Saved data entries
######

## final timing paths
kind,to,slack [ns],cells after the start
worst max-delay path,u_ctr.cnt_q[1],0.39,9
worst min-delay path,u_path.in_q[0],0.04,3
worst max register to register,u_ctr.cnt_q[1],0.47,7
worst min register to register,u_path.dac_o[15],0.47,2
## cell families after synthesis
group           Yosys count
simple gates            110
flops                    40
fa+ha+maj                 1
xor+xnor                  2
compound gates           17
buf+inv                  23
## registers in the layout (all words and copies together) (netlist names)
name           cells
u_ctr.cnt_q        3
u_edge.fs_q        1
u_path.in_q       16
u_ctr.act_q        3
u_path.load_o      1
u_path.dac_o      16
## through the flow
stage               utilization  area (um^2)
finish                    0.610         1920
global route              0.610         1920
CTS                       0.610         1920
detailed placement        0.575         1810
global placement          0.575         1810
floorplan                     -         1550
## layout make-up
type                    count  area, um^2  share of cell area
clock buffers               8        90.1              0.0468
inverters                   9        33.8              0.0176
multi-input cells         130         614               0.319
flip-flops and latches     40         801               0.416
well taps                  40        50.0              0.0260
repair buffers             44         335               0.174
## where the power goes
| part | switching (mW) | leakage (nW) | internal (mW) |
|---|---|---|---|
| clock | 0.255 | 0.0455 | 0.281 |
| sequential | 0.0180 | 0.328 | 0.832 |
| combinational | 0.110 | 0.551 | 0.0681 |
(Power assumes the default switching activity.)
`src/rtl/exe_pkg.sv`:
```
package exe_pkg;

   localparam logic [5:0] OPC_REG   = 6'b000000;
   localparam logic [5:0] OPC_ADDI  = 6'b001000;
   localparam logic [5:0] OPC_ADDIU = 6'b001001;
   localparam logic [5:0] OPC_ANDI  = 6'b001100;
   localparam logic [5:0] OPC_ORI   = 6'b001101;
   localparam logic [5:0] OPC_XORI  = 6'b001110;
   localparam logic [5:0] OPC_LUI   = 6'b001111;
   localparam logic [5:0] OPC_LW    = 6'b100011;
   localparam logic [5:0] OPC_SW    = 6'b101011;

   localparam logic [5:0] FUN_SLL   = 6'b000000;
   localparam logic [5:0] FUN_SLLV  = 6'b000100;
   localparam logic [5:0] FUN_ADD   = 6'b100000;
   localparam logic [5:0] FUN_ADDU  = 6'b100001;
   localparam logic [5:0] FUN_SUB   = 6'b100010;
   localparam logic [5:0] FUN_SUBU  = 6'b100011;
   localparam logic [5:0] FUN_AND   = 6'b100100;
   localparam logic [5:0] FUN_OR    = 6'b100101;
   localparam logic [5:0] FUN_XOR   = 6'b100110;
   localparam logic [5:0] FUN_NOR   = 6'b100111;

   typedef enum logic [2:0] {
      XU_ADD, XU_SUB, XU_AND, XU_OR, XU_XOR, XU_NOR, XU_SHL, XU_UPPER
   } xu_op_e;

   typedef struct packed {
      xu_op_e op;
      logic   use_imm;
      logic   zero_ext;
      logic   shift_by_reg;
      logic   trap_ovf;
      logic   dst_is_rd;
      logic   wr_reg;
      logic   rd_mem;
      logic   wr_mem;
      logic   bad;
   } xu_ctrl_t;

endpackage

```
`src/rtl/exe_decode.sv`:
```
module exe_decode
   import exe_pkg::*;
#(
   parameter int OPC_W = 6,
   parameter int FUN_W = 6
) (
   input  logic [OPC_W-1:0] opcode,
   input  logic [FUN_W-1:0] funct,
   output xu_ctrl_t         ctrl
);

   if (OPC_W != 6 || FUN_W != 6) begin : g_bad_code_width
      $error("exe_decode: code map needs 6-bit opcode and function fields");
   end

   xu_ctrl_t c;

   always_comb begin
      c = '0;
      case (opcode)
         OPC_REG: begin
            c.dst_is_rd = 1'b1;
            c.wr_reg    = 1'b1;
            case (funct)
               FUN_ADD:  begin c.op = XU_ADD; c.trap_ovf = 1'b1; end
               FUN_ADDU: c.op = XU_ADD;
               FUN_SUB:  begin c.op = XU_SUB; c.trap_ovf = 1'b1; end
               FUN_SUBU: c.op = XU_SUB;
               FUN_AND:  c.op = XU_AND;
               FUN_OR:   c.op = XU_OR;
               FUN_XOR:  c.op = XU_XOR;
               FUN_NOR:  c.op = XU_NOR;
               FUN_SLL:  c.op = XU_SHL;
               FUN_SLLV: begin c.op = XU_SHL; c.shift_by_reg = 1'b1; end
               default:  c.bad = 1'b1;
            endcase
         end
         OPC_ADDI: begin
            c.op = XU_ADD; c.use_imm = 1'b1; c.wr_reg = 1'b1; c.trap_ovf = 1'b1;
         end
         OPC_ADDIU: begin
            c.op = XU_ADD; c.use_imm = 1'b1; c.wr_reg = 1'b1;
         end
         OPC_ANDI: begin
            c.op = XU_AND; c.use_imm = 1'b1; c.zero_ext = 1'b1; c.wr_reg = 1'b1;
         end
         OPC_ORI: begin
            c.op = XU_OR; c.use_imm = 1'b1; c.zero_ext = 1'b1; c.wr_reg = 1'b1;
         end
         OPC_XORI: begin
            c.op = XU_XOR; c.use_imm = 1'b1; c.zero_ext = 1'b1; c.wr_reg = 1'b1;
         end
         OPC_LUI: begin
            c.op = XU_UPPER; c.use_imm = 1'b1; c.zero_ext = 1'b1; c.wr_reg = 1'b1;
         end
         OPC_LW: begin
            c.op = XU_ADD; c.use_imm = 1'b1; c.wr_reg = 1'b1; c.rd_mem = 1'b1;
         end
         OPC_SW: begin
            c.op = XU_ADD; c.use_imm = 1'b1; c.wr_mem = 1'b1;
         end
         default: c.bad = 1'b1;
      endcase
      if (c.bad) begin
         c.wr_reg   = 1'b0;
         c.rd_mem   = 1'b0;
         c.wr_mem   = 1'b0;
         c.trap_ovf = 1'b0;
      end
   end

   assign ctrl = c;

endmodule

```
`src/rtl/exe_immext.sv`:
```
module exe_immext #(
   parameter int IMM_W  = 16,
   parameter int DATA_W = 32
) (
   input  logic [IMM_W-1:0]  imm,
   input  logic              zero_ext,
   output logic [DATA_W-1:0] ext
);

   localparam int PAD_W = DATA_W - IMM_W;

   if (PAD_W < 1) begin : g_bad_pad
      $error("exe_immext: data width must exceed immediate width");
   end

   logic fill;
   assign fill = zero_ext ? 1'b0 : imm[IMM_W-1];
   assign ext  = {{PAD_W{fill}}, imm};

endmodule

```
`src/rtl/exe_shifter.sv`:
```
module exe_shifter #(
   parameter int DATA_W = 32,
   parameter int SH_W   = 5
) (
   input  logic [DATA_W-1:0] din,
   input  logic [SH_W-1:0]   amt,
   output logic [DATA_W-1:0] dout
);

   if ((1 << SH_W) != DATA_W) begin : g_bad_shift_w
      $error("exe_shifter: shift count width must span the data width");
   end

   logic [DATA_W-1:0] stage [SH_W+1];

   assign stage[0] = din;

   for (genvar s = 0; s < SH_W; s++) begin : g_stage
      assign stage[s+1] = amt[s] ? (stage[s] << (1 << s)) : stage[s];
   end

   assign dout = stage[SH_W];

endmodule

```
`src/rtl/exe_alu.sv`:
```
module exe_alu
   import exe_pkg::*;
#(
   parameter int DATA_W = 32,
   parameter int SH_W   = 5,
   parameter int IMM_W  = 16
) (
   input  xu_op_e            op,
   input  logic [DATA_W-1:0] opa,
   input  logic [DATA_W-1:0] opb,
   input  logic [SH_W-1:0]   shamt,
   output logic [DATA_W-1:0] result,
   output logic              ovf_raw
);

   localparam int MSB = DATA_W - 1;
   localparam logic [SH_W-1:0] UPPER_SH = SH_W'(IMM_W);

   logic [DATA_W-1:0] sum, diff, shl_out;
   logic [SH_W-1:0]   sh_sel;

   assign sum  = opa + opb;
   assign diff = opa - opb;

   assign sh_sel = (op == XU_UPPER) ? UPPER_SH : shamt;

   exe_shifter #(
      .DATA_W (DATA_W),
      .SH_W   (SH_W)
   ) u_shl (
      .din  (opb),
      .amt  (sh_sel),
      .dout (shl_out)
   );

   always_comb begin
      result  = '0;
      ovf_raw = 1'b0;
      case (op)
         XU_ADD: begin
            result  = sum;
            ovf_raw = (opa[MSB] == opb[MSB]) && (sum[MSB] != opa[MSB]);
         end
         XU_SUB: begin
            result  = diff;
            ovf_raw = (opa[MSB] != opb[MSB]) && (diff[MSB] != opa[MSB]);
         end
         XU_AND:   result = opa & opb;
         XU_OR:    result = opa | opb;
         XU_XOR:   result = opa ^ opb;
         XU_NOR:   result = ~(opa | opb);
         XU_SHL:   result = shl_out;
         XU_UPPER: result = shl_out;
         default:  result = '0;
      endcase
   end

endmodule

```
`src/rtl/exe_unit.sv`:
```
module exe_unit
   import exe_pkg::*;
#(
   parameter int DATA_W    = 32,
   parameter int REG_IDX_W = 5,
   parameter int OPC_W     = 6,
   parameter int FUN_W     = 6,
   parameter int SHAMT_W   = 5,
   parameter int IMM_W     = 16
) (
   input  logic [DATA_W-1:0]    instr,
   input  logic [DATA_W-1:0]    rs_val,
   input  logic [DATA_W-1:0]    rt_val,
   output logic [DATA_W-1:0]    alu_result,
   output logic [REG_IDX_W-1:0] dest_idx,
   output logic                 reg_we,
   output logic                 mem_rd,
   output logic                 mem_wr,
   output logic                 ovf,
   output logic                 illegal
);

   localparam int OPC_LSB = DATA_W - OPC_W;
   localparam int RS_LSB  = OPC_LSB - REG_IDX_W;
   localparam int RT_LSB  = RS_LSB - REG_IDX_W;
   localparam int RD_LSB  = RT_LSB - REG_IDX_W;
   localparam int SH_LSB  = RD_LSB - SHAMT_W;

   if (SH_LSB != FUN_W) begin : g_bad_rfmt
      $error("exe_unit: register-format fields do not fill the word");
   end
   if (RT_LSB != IMM_W) begin : g_bad_ifmt
      $error("exe_unit: immediate-format fields do not fill the word");
   end
   if ((1 << SHAMT_W) != DATA_W) begin : g_bad_shamt
      $error("exe_unit: shift-amount width must span the data width");
   end

   logic [OPC_W-1:0]     f_opc;
   logic [REG_IDX_W-1:0] f_rt, f_rd;
   logic [SHAMT_W-1:0]   f_sh;
   logic [FUN_W-1:0]     f_fun;
   logic [IMM_W-1:0]     f_imm;

   assign f_opc = instr[DATA_W-1:OPC_LSB];
   assign f_rt  = instr[RS_LSB-1:RT_LSB];
   assign f_rd  = instr[RT_LSB-1:RD_LSB];
   assign f_sh  = instr[RD_LSB-1:SH_LSB];
   assign f_fun = instr[FUN_W-1:0];
   assign f_imm = instr[IMM_W-1:0];

   xu_ctrl_t ctrl;

   exe_decode #(
      .OPC_W (OPC_W),
      .FUN_W (FUN_W)
   ) u_dec (
      .opcode (f_opc),
      .funct  (f_fun),
      .ctrl   (ctrl)
   );

   logic [DATA_W-1:0] imm_x;

   exe_immext #(
      .IMM_W  (IMM_W),
      .DATA_W (DATA_W)
   ) u_ext (
      .imm      (f_imm),
      .zero_ext (ctrl.zero_ext),
      .ext      (imm_x)
   );

   logic [DATA_W-1:0]  opb, res_raw;
   logic [SHAMT_W-1:0] shamt;
   logic               ovf_raw, ovf_hit;

   assign opb   = ctrl.use_imm ? imm_x : rt_val;
   assign shamt = ctrl.shift_by_reg ? rs_val[SHAMT_W-1:0] : f_sh;

   exe_alu #(
      .DATA_W (DATA_W),
      .SH_W   (SHAMT_W),
      .IMM_W  (IMM_W)
   ) u_alu (
      .op      (ctrl.op),
      .opa     (rs_val),
      .opb     (opb),
      .shamt   (shamt),
      .result  (res_raw),
      .ovf_raw (ovf_raw)
   );

   assign ovf_hit    = ctrl.trap_ovf & ovf_raw;
   assign alu_result = ctrl.bad ? '0 : res_raw;
   assign dest_idx   = ctrl.dst_is_rd ? f_rd : f_rt;
   assign reg_we     = ctrl.wr_reg & ~ovf_hit;
   assign mem_rd     = ctrl.rd_mem;
   assign mem_wr     = ctrl.wr_mem;
   assign ovf        = ovf_hit;
   assign illegal    = ctrl.bad;

endmodule

```
`config.mk`:
```
export PLATFORM = sky130hd
export DESIGN_NAME = exe_unit
export DESIGN_NICKNAME = d
export VERILOG_FILES = /design/src/rtl/exe_pkg.sv /design/src/rtl/exe_decode.sv /design/src/rtl/exe_immext.sv /design/src/rtl/exe_shifter.sv /design/src/rtl/exe_alu.sv /design/src/rtl/exe_unit.sv
export SDC_FILE = /design/constraint.sdc
export NUM_CORES = 1
export LEC_CHECK = 0
export ABC_CLOCK_PERIOD_IN_PS = 6900
export BUFFER_PORTS_ARGS = -buffer_cell sky130_fd_sc_hd__clkbuf_2
export CORE_MARGIN = 2
export CORE_UTILIZATION = 45
export DETAILED_ROUTE_END_ITERATION = 6
export PLACE_DENSITY = 0.68
export SLEW_MARGIN = 20
export SYNTH_ARGS = -nofsm -noshare
export SYNTH_HDL_FRONTEND = slang
export SYNTH_HIERARCHICAL = 1
export SYNTH_SLANG_ARGS = --single-unit
```
`constraint.sdc`:
```
create_clock -name vclk -period 6.9
set_input_delay 1.035 -clock vclk [all_inputs]
set_output_delay 1.035 -clock vclk [all_outputs]
set_load 0.05 [all_outputs]
```
==> run metrics <==
outcome completed; gr ovfl total 0; drt drc 0; number of library cell types mapped by synthesis 91; area of the mapped netlist roughly 8700 µm²; clk_buf instances 0; Rel. slew slack 39.63%; pin count of the biggest net entering global routing between 70 and 80; Post-DP HPWL 23690 µm; max cap viols 0; Hold Vio Cnt, Final 0; power consumption 918.7 µW; Final setup viols 0; commonest non-fill, non-tap cell in the layout clkbuf_2; First-pass DRT Iterations 6; TNS Setup 0 ps; via density per instance 6.216; hold depth 3; RSZ-0062 raised after global routing false; FF/Latch Area 0 µm²; pre-CTS setup slack ~160 ps; cell row count 50; Least-Margin Pin Slew ~900 ps; synthesized net count around 1300; Post-Syn Instances roughly 1100; minimum clock period 6680 ps; hold endpoint dest_idx[3]; Core Util, Final between 50% and 60%; worst min-delay path class primary input to primary output; fraction of layout cells with a size suffix above 1 between 20% and 30%; HP Start instr[19]; sequential area share after synthesis 0%; diode count 0; Die Y-Extent ~140 µm; Final Max Tran Viols 0; first-pass GRT wire length approximately 46000 µm; Core ar. ~19000 µm²; flip-flop and latch count 0; vias in the first global route slightly below 9000; gr usage total 28.35%; Yosys warnings 6; I/O pin total around 140; final worst-path cycle share a little over nine tenths; Worst setup SP type primary input; Iter 0 DRT Violations around 900; routed wire length 29640 µm; pwr dens between 90 and 100 nW/µm²; Worst Path Arrival between 5000 and 6000 ps; nets around 1400; filler instances 1900; hold buffer count at CTS 0; Worst Setup End Kind primary output; Crit Path Category primary input to primary output; critical path data required time ~5900 ps; Area Growth Syn to Fin 9.865%; initial antenna violation count 0; Placer Congestion 1.015; I/O Buffers 133; Max Clk Rate 0.1497 GHz; most frequent cells in the layout clkbuf_2 (128), a21oi_1 (102), nor2_1 (100); routed via count between 9000 and 10000; combined area of the multi-input logic cells between 7000 and 8000 µm²; synthesized area per cell around 7.6 µm²; Avg WL per Cell 20.20 µm; final setup margin roughly 220 ps; die width between 100 and 150 µm; Routed Antenna Nets 0; die area around 20000 µm²; peak supply drop roughly 0.000055 V; Static Leak approximately 0.0043 µW; crit-path max FO 10; Starting Density around 46%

######

**YOUR ASSIGNMENT**
Which lines of the data contain the word "constraint"? Copy each one.

**SOLUTION FOR THIS TASK**
export SDC_FILE = /design/constraint.sdc
`constraint.sdc`:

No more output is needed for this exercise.